_The records_:
## src/pkg/rtc_ctrl_defs.vh

```
`ifndef RTC_CTRL_DEFS_VH
`define RTC_CTRL_DEFS_VH

// register indexes on the internal register port
`define ADDR_SECONDS      4'h0
`define ADDR_CTRL_ONE     4'he
`define ADDR_CTRL_TWO     4'hf

// alarm_mode_clock_control field positions
`define C1_WDAY_EN        7
`define C1_DAY_EN         6
`define C1_H24            5
`define C1_CLKDIS_B       4
`define C1_TEST           3
`define C1_CODE_HI        2
`define C1_CODE_LO        0
`define C1_RESET          8'h00

// threshold_and_event_flags field positions
`define C2_THRESH         7
`define C2_VLOW           6
`define C2_XHALT          5
`define C2_PWRON          4
`define C2_CLKDIS_A       3
`define C2_PFLAG          2
`define C2_WFLAG          1
`define C2_DFLAG          0

// periodic codes
`define PC_OFF            3'h0
`define PC_LOW            3'h1
`define PC_2HZ            3'h2
`define PC_1HZ            3'h3
`define PC_SEC            3'h4
`define PC_MIN            3'h5
`define PC_HOUR           3'h6
`define PC_MONTH          3'h7

// oscillator timing, in oscillator cycles except OSC_HZ in Hz and the _US delays in microseconds
`define OSC_HZ            32768
`define SEC_LAST          16'h7fff
`define HALF_SEC          16'h4000
`define QUARTER_SEC       16'h2000
`define TICK_DELAY_US     92
`define TICK_DELAY_CYC    ((`TICK_DELAY_US * `OSC_HZ) / 1000000)
`define ADJ_MAX_US        3784
`define ADJ_MAX_CYC       ((`ADJ_MAX_US * `OSC_HZ) / 1000000)

`endif

```

## src/design/rtc_ctrl.v

```verilog
`timescale 1ns/10ps
`include "rtc_ctrl_defs.vh"

// Behaviour
// - control one bits, read/write, clear at power-on
// - each alarm enable gates its alarm interrupt
// - hour format bit: 0 twelve-hour, 1 24-hour
// - twelve-hour reading: bit 20 marks PM
// - clock pin runs unless both disables set
// - codes 000-011: off, low, 2 Hz, 1 Hz
// - level codes 100/101: per second, per minute
// - level codes 110/111: hourly, monthly
// - pulse mode: seconds tick lags falling edge
// - seconds write clears divider, drives pulse-mode output low
// - level mode: tick coincides with falling edge
// - adjustment changes period by up to 3.784 ms
// - control two layout and power-on defaults
// - threshold choice: 1.6 V at 0, 1.3 V at 1
// - periodic flag; level mode write zero releases
// - alarm flags set on match; write zero clears
// - power-on flag holds controls zero, stops interrupt output
module rtc_ctrl (
    input  wire       core_clk,              // 250 MHz core clock
    input  wire       sys_rst,               // power-on reset, synchronous, high
    input  wire [3:0] reg_addr,              // register index
    input  wire       reg_wr,                // write strobe, one cycle
    input  wire [7:0] reg_wdata,             // write data
    output reg  [7:0] reg_rdata,             // read data of reg_addr
    input  wire       osc_clk_in,            // 32.768 kHz oscillator
    input  wire       osc_halt_detect,       // oscillation halt sensed, async
    input  wire       supply_low_detect,     // supply below threshold, async
    input  wire       sec_roll,              // seconds at 59
    input  wire       min_roll,              // minutes at 59
    input  wire       hour_roll,             // hours at 23
    input  wire       month_roll,            // day is last of month
    input  wire       adj_due,               // adjustment applies to next second
    input  wire [7:0] adj_delta,             // signed cycles added to that second
    input  wire       alarm_w_match,         // weekday alarm match pulse
    input  wire       alarm_d_match,         // daily alarm match pulse
    input  wire [4:0] hour_count,            // hour counter, binary 0..23
    output reg  [5:0] hour_reading,          // hour as read by the host
    output reg        sec_tick,              // seconds increment pulse
    output wire       hour_mode_24,          // 24-hour counting
    output wire       weekday_alarm_enable,  // weekday alarm circuit on
    output wire       daily_alarm_enable,    // daily alarm circuit on
    output wire       supply_threshold_choice, // 1 selects lower threshold
    output wire       supply_monitor_enable, // monitor runs while flag clear
    output wire       test_mode,             // factory test bit
    output wire       adj_clear,             // hold adjustment register zero
    output wire       interrupt_out_n_o,     // interrupt pin level when driven
    output reg        interrupt_out_n_oe_n,  // low while pin pulled low
    output wire       clk32_out_o,           // clock pin level when driven
    output reg        clk32_out_oe_n         // low while pin pulled low
);

    reg  [7:0]  ctrl_one_reg;
    reg         thresh_reg, vlow_reg, xhalt_reg, pwron_reg, clkdis_a_reg;
    reg         pflag_reg, wflag_reg, dflag_reg;
    reg  [2:0]  osc_sync_reg;
    reg  [1:0]  halt_sync_reg, vlow_sync_reg;
    reg  [15:0] cnt_reg;
    reg  [15:0] last_reg;
    reg  [15:0] adj_reg;
    wire [2:0]  code;
    wire        level_mode, osc_rise, wrap, wr_one, wr_two, wr_sec, level_hit;
    reg         pulse_low;
    reg  [15:0] adj_next;
    wire [31:0] adj_max_w;
    wire [7:0]  neg_delta;

    // twelve-hour reading: midnight 12, noon 32, PM adds 20
    function [5:0] hour_code;
        input [4:0] h;
        input       h24;
        reg   [4:0] h12;
        reg   [4:0] ones;
        begin
            h12 = 5'd0;
            if (h24) begin
                h12 = h;
            end else if (h == 5'd0 || h == 5'd12) begin
                h12 = 5'd12;
            end else if (h > 5'd12) begin
                h12 = h - 5'd12;
            end else begin
                h12 = h;
            end
            if (h12 >= 5'd20) begin
                ones = h12 - 5'd20;
            end else if (h12 >= 5'd10) begin
                ones = h12 - 5'd10;
            end else begin
                ones = h12;
            end
            hour_code = {h12 >= 5'd20, (h12 >= 5'd10) && (h12 < 5'd20), ones[3:0]};
            if (h >= 5'd12 && !h24) begin
                hour_code[5] = 1'b1;
            end
        end
    endfunction

    assign code       = ctrl_one_reg[`C1_CODE_HI:`C1_CODE_LO];
    assign level_mode = code[2];
    assign wr_one     = reg_wr && (reg_addr == `ADDR_CTRL_ONE);
    assign wr_two     = reg_wr && (reg_addr == `ADDR_CTRL_TWO);
    assign wr_sec     = reg_wr && (reg_addr == `ADDR_SECONDS);

    assign hour_mode_24            = ctrl_one_reg[`C1_H24];
    assign weekday_alarm_enable    = ctrl_one_reg[`C1_WDAY_EN];
    assign daily_alarm_enable      = ctrl_one_reg[`C1_DAY_EN];
    assign test_mode               = ctrl_one_reg[`C1_TEST];
    assign supply_threshold_choice = thresh_reg;
    assign supply_monitor_enable   = ~vlow_reg;
    assign adj_clear               = pwron_reg;
    // 8-bit magnitude keeps the negation in the negative clamp test from widening to 32 bits
    assign adj_max_w               = `ADJ_MAX_CYC;
    assign neg_delta               = 8'h00 - adj_delta;
    assign interrupt_out_n_o       = 1'b0;
    assign clk32_out_o             = 1'b0;

    ////////////////////////////////////////////////////////////////////////////
    // synchronisers; oscillator stages 1 and 2 and the last detector stages are looked at
    always @(posedge core_clk) begin
        if (sys_rst) begin
            osc_sync_reg  <= 3'h0;
            halt_sync_reg <= 2'h0;
            vlow_sync_reg <= 2'h0;
        end else begin
            osc_sync_reg  <= {osc_sync_reg[1:0], osc_clk_in};
            halt_sync_reg <= {halt_sync_reg[0], osc_halt_detect};
            vlow_sync_reg <= {vlow_sync_reg[0], supply_low_detect};
        end
    end
    assign osc_rise = osc_sync_reg[1] & ~osc_sync_reg[2];

    ////////////////////////////////////////////////////////////////////////////
    // sub-second divider; count 0 is the falling edge of each second
    assign wrap = osc_rise && (cnt_reg == last_reg);

    // signed adjustment clamped to the longest allowed shift
    always @* begin
        adj_next = {{8{adj_delta[7]}}, adj_delta};
        if (!adj_delta[7] && adj_delta > adj_max_w) begin
            adj_next = adj_max_w[15:0];
        end else if (adj_delta[7] && neg_delta > adj_max_w) begin
            adj_next = 16'h0000 - adj_max_w[15:0];
        end
    end

    always @(posedge core_clk) begin
        if (sys_rst || wr_sec) begin
            cnt_reg  <= 16'h0000;
            last_reg <= `SEC_LAST;
            adj_reg  <= 16'h0000;
        end else if (wrap) begin
            cnt_reg  <= 16'h0000;
            adj_reg  <= adj_due ? adj_next : 16'h0000;
            last_reg <= `SEC_LAST + (adj_due ? adj_next : 16'h0000);
        end else if (osc_rise) begin
            cnt_reg  <= cnt_reg + 16'h0001;
        end
    end

    // pulse-mode waveforms; adjustment stretches or trims the low time
    always @* begin
        case (code)
            `PC_LOW:  pulse_low = 1'b1;
            `PC_2HZ:  pulse_low = (cnt_reg < `QUARTER_SEC + adj_reg) ||
                                  ((cnt_reg >= `HALF_SEC + adj_reg) &&
                                   (cnt_reg < `HALF_SEC + `QUARTER_SEC + adj_reg));
            `PC_1HZ:  pulse_low = cnt_reg < `HALF_SEC + adj_reg;
            default:  pulse_low = 1'b0;
        endcase
    end

    // seconds tick: late in pulse mode, on the falling edge otherwise
    always @(posedge core_clk) begin
        if (sys_rst) begin
            sec_tick <= 1'b0;
        end else if (code == `PC_2HZ || code == `PC_1HZ) begin
            sec_tick <= osc_rise && (cnt_reg == `TICK_DELAY_CYC - 1);
        end else begin
            sec_tick <= wrap;
        end
    end

    // level-mode events gated by the counter roll-overs
    assign level_hit = wrap && (code == `PC_SEC ||
                       (code == `PC_MIN && sec_roll) ||
                       (code == `PC_HOUR && sec_roll && min_roll) ||
                       (code == `PC_MONTH && sec_roll && min_roll &&
                        hour_roll && month_roll));

    ////////////////////////////////////////////////////////////////////////////
    // control registers; power-on flag pins all but xhalt_reg at zero
    always @(posedge core_clk) begin
        if (sys_rst) begin
            ctrl_one_reg <= `C1_RESET;
            thresh_reg   <= 1'b0;
            vlow_reg     <= 1'b0;
            xhalt_reg    <= 1'b0;
            pwron_reg    <= 1'b1;
            clkdis_a_reg <= 1'b0;
        end else if (pwron_reg) begin
            ctrl_one_reg <= `C1_RESET;
            thresh_reg   <= 1'b0;
            vlow_reg     <= 1'b0;
            clkdis_a_reg <= 1'b0;
            xhalt_reg    <= halt_sync_reg[1] ? 1'b0 :
                            (wr_two ? reg_wdata[`C2_XHALT] : xhalt_reg);
            pwron_reg    <= ~(wr_two && !reg_wdata[`C2_PWRON]);
        end else begin
            if (wr_one) begin
                ctrl_one_reg <= reg_wdata;
            end
            if (wr_two) begin
                thresh_reg   <= reg_wdata[`C2_THRESH];
                clkdis_a_reg <= reg_wdata[`C2_CLKDIS_A];
            end
            // a set in the same cycle as a clearing write wins
            vlow_reg  <= vlow_sync_reg[1] | (vlow_reg & ~(wr_two & ~reg_wdata[`C2_VLOW]));
            xhalt_reg <= halt_sync_reg[1] ? 1'b0 :
                         (wr_two ? reg_wdata[`C2_XHALT] : xhalt_reg);
        end
    end

    ////////////////////////////////////////////////////////////////////////////
    // event flags; set beats a simultaneous write of zero
    always @(posedge core_clk) begin
        if (sys_rst || pwron_reg) begin
            pflag_reg <= 1'b0;
            wflag_reg <= 1'b0;
            dflag_reg <= 1'b0;
        end else begin
            if (level_mode) begin
                pflag_reg <= level_hit | (pflag_reg & ~wr_one &
                             ~(wr_two & ~reg_wdata[`C2_PFLAG]));
            end else begin
                pflag_reg <= pulse_low;
            end
            wflag_reg <= ctrl_one_reg[`C1_WDAY_EN] & (alarm_w_match |
                         (wflag_reg & ~(wr_two & ~reg_wdata[`C2_WFLAG])));
            dflag_reg <= ctrl_one_reg[`C1_DAY_EN] & (alarm_d_match |
                         (dflag_reg & ~(wr_two & ~reg_wdata[`C2_DFLAG])));
        end
    end

    ////////////////////////////////////////////////////////////////////////////
    // pins and read-back; clock pin is the resampled oscillator, so it
    // carries up to one core period of jitter
    always @(posedge core_clk) begin
        if (sys_rst) begin
            interrupt_out_n_oe_n <= 1'b1;
            clk32_out_oe_n       <= 1'b1;
            reg_rdata            <= 8'h00;
            hour_reading         <= 6'h00;
        end else begin
            interrupt_out_n_oe_n <= pwron_reg | ~(pflag_reg | wflag_reg | dflag_reg);
            clk32_out_oe_n       <= (ctrl_one_reg[`C1_CLKDIS_B] & clkdis_a_reg) |
                                    osc_sync_reg[1];
            hour_reading         <= hour_code(hour_count, ctrl_one_reg[`C1_H24]);
            // alarm flags are gated on read so they show 0 as soon as the enable drops
            case (reg_addr)
                `ADDR_CTRL_ONE: reg_rdata <= ctrl_one_reg;
                `ADDR_CTRL_TWO: reg_rdata <= {thresh_reg, vlow_reg, xhalt_reg, pwron_reg,
                                              clkdis_a_reg, pflag_reg,
                                              wflag_reg & ctrl_one_reg[`C1_WDAY_EN],
                                              dflag_reg & ctrl_one_reg[`C1_DAY_EN]};
                default:        reg_rdata <= 8'h00;
            endcase
        end
    end

endmodule

```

_The task_: Among the lines above, list those that contain the word "pulled".

_Answer section_:
    output reg        interrupt_out_n_oe_n,  // low while pin pulled low
    output reg        clk32_out_oe_n         // low while pin pulled low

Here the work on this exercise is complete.